§ What the exercise asks
Every record here needs to be duplicated exactly.

§ Available records
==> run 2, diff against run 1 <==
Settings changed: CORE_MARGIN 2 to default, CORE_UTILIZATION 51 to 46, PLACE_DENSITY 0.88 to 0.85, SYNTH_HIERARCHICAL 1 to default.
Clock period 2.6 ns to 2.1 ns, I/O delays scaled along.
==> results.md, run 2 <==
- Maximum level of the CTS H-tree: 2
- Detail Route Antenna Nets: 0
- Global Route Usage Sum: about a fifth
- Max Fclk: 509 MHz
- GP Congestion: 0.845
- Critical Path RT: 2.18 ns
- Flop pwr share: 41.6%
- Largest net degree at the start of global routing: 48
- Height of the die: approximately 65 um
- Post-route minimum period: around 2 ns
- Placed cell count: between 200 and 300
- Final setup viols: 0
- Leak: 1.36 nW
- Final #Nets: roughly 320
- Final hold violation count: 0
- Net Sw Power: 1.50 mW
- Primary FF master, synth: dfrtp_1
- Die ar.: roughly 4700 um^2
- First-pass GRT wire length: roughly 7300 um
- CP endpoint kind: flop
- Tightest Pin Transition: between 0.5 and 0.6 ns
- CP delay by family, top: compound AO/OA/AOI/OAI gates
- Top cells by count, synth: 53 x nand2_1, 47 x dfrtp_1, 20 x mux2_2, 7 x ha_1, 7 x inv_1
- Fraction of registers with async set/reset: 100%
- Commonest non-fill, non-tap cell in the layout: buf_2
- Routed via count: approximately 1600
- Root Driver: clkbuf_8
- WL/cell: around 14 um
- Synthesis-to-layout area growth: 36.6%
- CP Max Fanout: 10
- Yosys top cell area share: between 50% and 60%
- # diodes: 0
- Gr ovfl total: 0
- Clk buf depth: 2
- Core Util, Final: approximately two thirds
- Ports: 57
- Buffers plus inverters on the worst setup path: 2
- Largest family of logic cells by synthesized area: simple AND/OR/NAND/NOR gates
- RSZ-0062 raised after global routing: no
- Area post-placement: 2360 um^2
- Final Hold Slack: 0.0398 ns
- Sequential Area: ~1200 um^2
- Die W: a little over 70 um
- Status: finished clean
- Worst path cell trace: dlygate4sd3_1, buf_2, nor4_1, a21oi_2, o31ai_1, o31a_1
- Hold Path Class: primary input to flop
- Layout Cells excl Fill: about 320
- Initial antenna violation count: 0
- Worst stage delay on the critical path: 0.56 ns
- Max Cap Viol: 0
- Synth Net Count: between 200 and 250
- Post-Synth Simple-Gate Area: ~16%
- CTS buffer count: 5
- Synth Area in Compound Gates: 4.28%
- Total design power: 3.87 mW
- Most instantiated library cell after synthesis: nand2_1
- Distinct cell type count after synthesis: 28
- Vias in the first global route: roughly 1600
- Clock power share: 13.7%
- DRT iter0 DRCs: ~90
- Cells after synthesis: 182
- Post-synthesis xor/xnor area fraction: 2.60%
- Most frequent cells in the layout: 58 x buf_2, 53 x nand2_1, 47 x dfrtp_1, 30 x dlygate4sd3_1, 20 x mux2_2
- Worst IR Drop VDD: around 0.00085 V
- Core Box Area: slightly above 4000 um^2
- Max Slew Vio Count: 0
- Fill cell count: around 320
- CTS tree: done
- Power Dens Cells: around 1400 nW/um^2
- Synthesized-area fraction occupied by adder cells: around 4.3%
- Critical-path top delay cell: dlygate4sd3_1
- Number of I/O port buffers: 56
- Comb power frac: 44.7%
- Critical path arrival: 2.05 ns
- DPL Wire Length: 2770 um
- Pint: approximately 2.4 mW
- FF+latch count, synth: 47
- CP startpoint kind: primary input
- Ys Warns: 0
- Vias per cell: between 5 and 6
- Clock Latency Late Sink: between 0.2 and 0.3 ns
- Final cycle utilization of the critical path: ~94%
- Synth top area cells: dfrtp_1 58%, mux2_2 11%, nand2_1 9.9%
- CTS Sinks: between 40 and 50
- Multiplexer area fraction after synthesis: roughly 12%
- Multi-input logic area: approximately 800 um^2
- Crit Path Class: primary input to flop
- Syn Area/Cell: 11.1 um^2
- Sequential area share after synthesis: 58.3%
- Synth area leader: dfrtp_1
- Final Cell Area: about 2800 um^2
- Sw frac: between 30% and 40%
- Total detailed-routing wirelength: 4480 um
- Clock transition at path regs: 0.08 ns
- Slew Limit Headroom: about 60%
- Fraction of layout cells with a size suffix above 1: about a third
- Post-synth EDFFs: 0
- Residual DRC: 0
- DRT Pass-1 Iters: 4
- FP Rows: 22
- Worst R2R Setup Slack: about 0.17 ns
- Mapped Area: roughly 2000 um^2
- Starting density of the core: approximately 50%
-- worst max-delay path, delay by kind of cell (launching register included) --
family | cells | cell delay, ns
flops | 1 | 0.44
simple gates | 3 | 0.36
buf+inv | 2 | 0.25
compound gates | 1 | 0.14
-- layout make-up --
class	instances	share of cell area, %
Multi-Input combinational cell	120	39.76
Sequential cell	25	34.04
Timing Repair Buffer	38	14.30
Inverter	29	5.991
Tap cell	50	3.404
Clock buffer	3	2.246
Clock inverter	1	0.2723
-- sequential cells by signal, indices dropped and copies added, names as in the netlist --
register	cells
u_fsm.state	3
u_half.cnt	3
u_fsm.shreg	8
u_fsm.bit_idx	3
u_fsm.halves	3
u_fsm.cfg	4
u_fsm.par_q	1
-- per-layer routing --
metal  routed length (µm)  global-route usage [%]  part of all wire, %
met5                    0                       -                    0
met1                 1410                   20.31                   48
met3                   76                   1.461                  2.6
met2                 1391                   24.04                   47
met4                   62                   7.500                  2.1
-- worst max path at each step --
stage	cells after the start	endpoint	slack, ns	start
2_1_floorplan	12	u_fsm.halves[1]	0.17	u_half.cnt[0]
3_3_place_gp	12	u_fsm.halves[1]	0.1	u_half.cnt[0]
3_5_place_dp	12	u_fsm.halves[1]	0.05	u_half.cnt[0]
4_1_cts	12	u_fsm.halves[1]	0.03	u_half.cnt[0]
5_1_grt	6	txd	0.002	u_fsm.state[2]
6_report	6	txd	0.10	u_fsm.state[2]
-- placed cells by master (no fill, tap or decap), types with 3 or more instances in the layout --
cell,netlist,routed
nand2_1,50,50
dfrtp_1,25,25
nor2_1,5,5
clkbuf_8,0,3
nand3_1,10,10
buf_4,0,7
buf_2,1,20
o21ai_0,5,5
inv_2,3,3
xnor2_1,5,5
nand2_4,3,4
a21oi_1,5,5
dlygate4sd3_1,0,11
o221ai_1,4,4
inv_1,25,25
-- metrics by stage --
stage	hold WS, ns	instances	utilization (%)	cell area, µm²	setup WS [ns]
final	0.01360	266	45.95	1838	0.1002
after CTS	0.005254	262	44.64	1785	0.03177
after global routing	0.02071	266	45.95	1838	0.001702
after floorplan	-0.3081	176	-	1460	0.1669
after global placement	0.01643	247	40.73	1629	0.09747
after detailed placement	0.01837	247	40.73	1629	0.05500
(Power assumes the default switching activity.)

§ Task response
==> run 2, diff against run 1 <==
Settings changed: CORE_MARGIN 2 to default, CORE_UTILIZATION 51 to 46, PLACE_DENSITY 0.88 to 0.85, SYNTH_HIERARCHICAL 1 to default.
Clock period 2.6 ns to 2.1 ns, I/O delays scaled along.
==> results.md, run 2 <==
- Maximum level of the CTS H-tree: 2
- Detail Route Antenna Nets: 0
- Global Route Usage Sum: about a fifth
- Max Fclk: 509 MHz
- GP Congestion: 0.845
- Critical Path RT: 2.18 ns
- Flop pwr share: 41.6%
- Largest net degree at the start of global routing: 48
- Height of the die: approximately 65 um
- Post-route minimum period: around 2 ns
- Placed cell count: between 200 and 300
- Final setup viols: 0
- Leak: 1.36 nW
- Final #Nets: roughly 320
- Final hold violation count: 0
- Net Sw Power: 1.50 mW
- Primary FF master, synth: dfrtp_1
- Die ar.: roughly 4700 um^2
- First-pass GRT wire length: roughly 7300 um
- CP endpoint kind: flop
- Tightest Pin Transition: between 0.5 and 0.6 ns
- CP delay by family, top: compound AO/OA/AOI/OAI gates
- Top cells by count, synth: 53 x nand2_1, 47 x dfrtp_1, 20 x mux2_2, 7 x ha_1, 7 x inv_1
- Fraction of registers with async set/reset: 100%
- Commonest non-fill, non-tap cell in the layout: buf_2
- Routed via count: approximately 1600
- Root Driver: clkbuf_8
- WL/cell: around 14 um
- Synthesis-to-layout area growth: 36.6%
- CP Max Fanout: 10
- Yosys top cell area share: between 50% and 60%
- # diodes: 0
- Gr ovfl total: 0
- Clk buf depth: 2
- Core Util, Final: approximately two thirds
- Ports: 57
- Buffers plus inverters on the worst setup path: 2
- Largest family of logic cells by synthesized area: simple AND/OR/NAND/NOR gates
- RSZ-0062 raised after global routing: no
- Area post-placement: 2360 um^2
- Final Hold Slack: 0.0398 ns
- Sequential Area: ~1200 um^2
- Die W: a little over 70 um
- Status: finished clean
- Worst path cell trace: dlygate4sd3_1, buf_2, nor4_1, a21oi_2, o31ai_1, o31a_1
- Hold Path Class: primary input to flop
- Layout Cells excl Fill: about 320
- Initial antenna violation count: 0
- Worst stage delay on the critical path: 0.56 ns
- Max Cap Viol: 0
- Synth Net Count: between 200 and 250
- Post-Synth Simple-Gate Area: ~16%
- CTS buffer count: 5
- Synth Area in Compound Gates: 4.28%
- Total design power: 3.87 mW
- Most instantiated library cell after synthesis: nand2_1
- Distinct cell type count after synthesis: 28
- Vias in the first global route: roughly 1600
- Clock power share: 13.7%
- DRT iter0 DRCs: ~90
- Cells after synthesis: 182
- Post-synthesis xor/xnor area fraction: 2.60%
- Most frequent cells in the layout: 58 x buf_2, 53 x nand2_1, 47 x dfrtp_1, 30 x dlygate4sd3_1, 20 x mux2_2
- Worst IR Drop VDD: around 0.00085 V
- Core Box Area: slightly above 4000 um^2
- Max Slew Vio Count: 0
- Fill cell count: around 320
- CTS tree: done
- Power Dens Cells: around 1400 nW/um^2
- Synthesized-area fraction occupied by adder cells: around 4.3%
- Critical-path top delay cell: dlygate4sd3_1
- Number of I/O port buffers: 56
- Comb power frac: 44.7%
- Critical path arrival: 2.05 ns
- DPL Wire Length: 2770 um
- Pint: approximately 2.4 mW
- FF+latch count, synth: 47
- CP startpoint kind: primary input
- Ys Warns: 0
- Vias per cell: between 5 and 6
- Clock Latency Late Sink: between 0.2 and 0.3 ns
- Final cycle utilization of the critical path: ~94%
- Synth top area cells: dfrtp_1 58%, mux2_2 11%, nand2_1 9.9%
- CTS Sinks: between 40 and 50
- Multiplexer area fraction after synthesis: roughly 12%
- Multi-input logic area: approximately 800 um^2
- Crit Path Class: primary input to flop
- Syn Area/Cell: 11.1 um^2
- Sequential area share after synthesis: 58.3%
- Synth area leader: dfrtp_1
- Final Cell Area: about 2800 um^2
- Sw frac: between 30% and 40%
- Total detailed-routing wirelength: 4480 um
- Clock transition at path regs: 0.08 ns
- Slew Limit Headroom: about 60%
- Fraction of layout cells with a size suffix above 1: about a third
- Post-synth EDFFs: 0
- Residual DRC: 0
- DRT Pass-1 Iters: 4
- FP Rows: 22
- Worst R2R Setup Slack: about 0.17 ns
- Mapped Area: roughly 2000 um^2
- Starting density of the core: approximately 50%
-- worst max-delay path, delay by kind of cell (launching register included) --
family | cells | cell delay, ns
flops | 1 | 0.44
simple gates | 3 | 0.36
buf+inv | 2 | 0.25
compound gates | 1 | 0.14
-- layout make-up --
class	instances	share of cell area, %
Multi-Input combinational cell	120	39.76
Sequential cell	25	34.04
Timing Repair Buffer	38	14.30
Inverter	29	5.991
Tap cell	50	3.404
Clock buffer	3	2.246
Clock inverter	1	0.2723
-- sequential cells by signal, indices dropped and copies added, names as in the netlist --
register	cells
u_fsm.state	3
u_half.cnt	3
u_fsm.shreg	8
u_fsm.bit_idx	3
u_fsm.halves	3
u_fsm.cfg	4
u_fsm.par_q	1
-- per-layer routing --
metal  routed length (µm)  global-route usage [%]  part of all wire, %
met5                    0                       -                    0
met1                 1410                   20.31                   48
met3                   76                   1.461                  2.6
met2                 1391                   24.04                   47
met4                   62                   7.500                  2.1
-- worst max path at each step --
stage	cells after the start	endpoint	slack, ns	start
2_1_floorplan	12	u_fsm.halves[1]	0.17	u_half.cnt[0]
3_3_place_gp	12	u_fsm.halves[1]	0.1	u_half.cnt[0]
3_5_place_dp	12	u_fsm.halves[1]	0.05	u_half.cnt[0]
4_1_cts	12	u_fsm.halves[1]	0.03	u_half.cnt[0]
5_1_grt	6	txd	0.002	u_fsm.state[2]
6_report	6	txd	0.10	u_fsm.state[2]
-- placed cells by master (no fill, tap or decap), types with 3 or more instances in the layout --
cell,netlist,routed
nand2_1,50,50
dfrtp_1,25,25
nor2_1,5,5
clkbuf_8,0,3
nand3_1,10,10
buf_4,0,7
buf_2,1,20
o21ai_0,5,5
inv_2,3,3
xnor2_1,5,5
nand2_4,3,4
a21oi_1,5,5
dlygate4sd3_1,0,11
o221ai_1,4,4
inv_1,25,25
-- metrics by stage --
stage	hold WS, ns	instances	utilization (%)	cell area, µm²	setup WS [ns]
final	0.01360	266	45.95	1838	0.1002
after CTS	0.005254	262	44.64	1785	0.03177
after global routing	0.02071	266	45.95	1838	0.001702
after floorplan	-0.3081	176	-	1460	0.1669
after global placement	0.01643	247	40.73	1629	0.09747
after detailed placement	0.01837	247	40.73	1629	0.05500
(Power assumes the default switching activity.)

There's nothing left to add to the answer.